Last week, at the largest annual gathering of earth and space scientists in the world, geophysicist Brad Werner caused quite a stir with his decidedly unscholarly framing of the question on everyone’s mind.
Werner’s talk at the American Geophysical Union meeting in San Francisco was inspired, he said, by friends who were "quite depressed” about earth’s future and our inability to “respond appropriately.” (His talk starts at 25 minutes.) To get a sense of what might change our trajectory toward planetary disaster, Werner, director of the Complex Systems Laboratory at UC San Diego, modeled interactions between human social processes and environmental systems.

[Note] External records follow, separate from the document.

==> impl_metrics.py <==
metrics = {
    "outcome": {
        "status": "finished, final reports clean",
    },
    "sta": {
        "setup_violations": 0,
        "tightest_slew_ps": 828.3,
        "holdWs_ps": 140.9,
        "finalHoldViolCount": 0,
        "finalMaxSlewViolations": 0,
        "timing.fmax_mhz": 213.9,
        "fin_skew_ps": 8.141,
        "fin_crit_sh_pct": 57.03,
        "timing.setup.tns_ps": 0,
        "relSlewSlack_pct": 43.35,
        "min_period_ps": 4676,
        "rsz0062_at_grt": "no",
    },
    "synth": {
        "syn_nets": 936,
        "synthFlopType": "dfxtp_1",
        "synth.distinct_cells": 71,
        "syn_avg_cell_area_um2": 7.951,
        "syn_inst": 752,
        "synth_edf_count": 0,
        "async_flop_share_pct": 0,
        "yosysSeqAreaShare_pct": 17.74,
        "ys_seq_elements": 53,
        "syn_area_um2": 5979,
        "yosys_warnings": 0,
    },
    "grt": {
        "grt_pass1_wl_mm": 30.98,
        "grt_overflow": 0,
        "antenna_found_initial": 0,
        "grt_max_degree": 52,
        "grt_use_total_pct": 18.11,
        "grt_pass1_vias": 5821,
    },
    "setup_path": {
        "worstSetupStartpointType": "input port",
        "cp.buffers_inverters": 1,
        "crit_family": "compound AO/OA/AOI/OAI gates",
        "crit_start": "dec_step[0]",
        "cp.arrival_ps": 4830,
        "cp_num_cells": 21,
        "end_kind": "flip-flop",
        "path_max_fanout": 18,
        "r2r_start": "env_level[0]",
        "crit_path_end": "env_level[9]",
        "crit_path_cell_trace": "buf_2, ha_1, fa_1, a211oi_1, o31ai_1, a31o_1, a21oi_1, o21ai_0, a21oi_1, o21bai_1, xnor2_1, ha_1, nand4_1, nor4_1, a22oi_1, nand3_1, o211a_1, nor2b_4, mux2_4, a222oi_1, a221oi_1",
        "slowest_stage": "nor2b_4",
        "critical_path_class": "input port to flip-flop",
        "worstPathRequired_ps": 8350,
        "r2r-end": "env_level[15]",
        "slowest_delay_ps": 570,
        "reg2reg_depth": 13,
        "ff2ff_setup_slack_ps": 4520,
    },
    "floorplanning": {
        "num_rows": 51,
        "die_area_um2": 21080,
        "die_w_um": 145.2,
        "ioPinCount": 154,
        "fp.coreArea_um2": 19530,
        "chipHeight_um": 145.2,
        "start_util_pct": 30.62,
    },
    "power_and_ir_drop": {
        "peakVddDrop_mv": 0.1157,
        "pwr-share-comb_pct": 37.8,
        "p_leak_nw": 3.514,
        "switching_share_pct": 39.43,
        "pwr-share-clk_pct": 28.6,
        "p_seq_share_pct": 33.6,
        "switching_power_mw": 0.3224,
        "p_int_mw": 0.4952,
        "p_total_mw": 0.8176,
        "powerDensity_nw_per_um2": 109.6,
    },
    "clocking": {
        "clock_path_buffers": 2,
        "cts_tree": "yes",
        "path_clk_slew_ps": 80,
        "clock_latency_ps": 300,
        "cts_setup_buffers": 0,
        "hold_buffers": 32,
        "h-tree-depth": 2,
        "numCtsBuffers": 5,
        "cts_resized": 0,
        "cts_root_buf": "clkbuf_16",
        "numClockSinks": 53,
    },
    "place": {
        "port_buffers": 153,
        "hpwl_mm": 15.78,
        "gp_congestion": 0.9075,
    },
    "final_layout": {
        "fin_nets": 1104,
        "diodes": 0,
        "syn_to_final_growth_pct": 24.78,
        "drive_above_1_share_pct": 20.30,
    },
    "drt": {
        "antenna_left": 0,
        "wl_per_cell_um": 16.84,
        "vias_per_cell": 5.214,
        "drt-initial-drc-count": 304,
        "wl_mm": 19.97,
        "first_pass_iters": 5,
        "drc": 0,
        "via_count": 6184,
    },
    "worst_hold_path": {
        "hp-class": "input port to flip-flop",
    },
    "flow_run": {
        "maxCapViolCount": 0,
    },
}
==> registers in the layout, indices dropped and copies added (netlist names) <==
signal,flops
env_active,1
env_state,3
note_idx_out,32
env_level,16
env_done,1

His model predicts that a capitalist culture, operating with few restraints to maximize short-term gains, prevents us from taking the longer view needed to prevent environmental destruction. Simulations show that unfettered economies will quickly burn through natural resources. Factoring in regulation, which constrains but doesn’t change the dominant economic culture, simply delays the damage. The only thing that might tip the balance toward a sustainable future, Werner says, is resistance, if people push back against the status quo. But he hasn’t run the simulations to test this idea yet.
Werner urged his colleagues to start thinking about sustainability as a geophysical problem and to lend their expertise to studying the complex dynamics of human-environmental interactions: “It’s not something that we can just leave for the social scientists or the humanities.”

But is that enough? If we’re really pushing earth toward an irreversible tipping point, as a group of top scientists warned last summer, should scientists be doing more than research? Do scientists have a responsibility to step outside the academy and do whatever they can to set us on a more sustainable trajectory?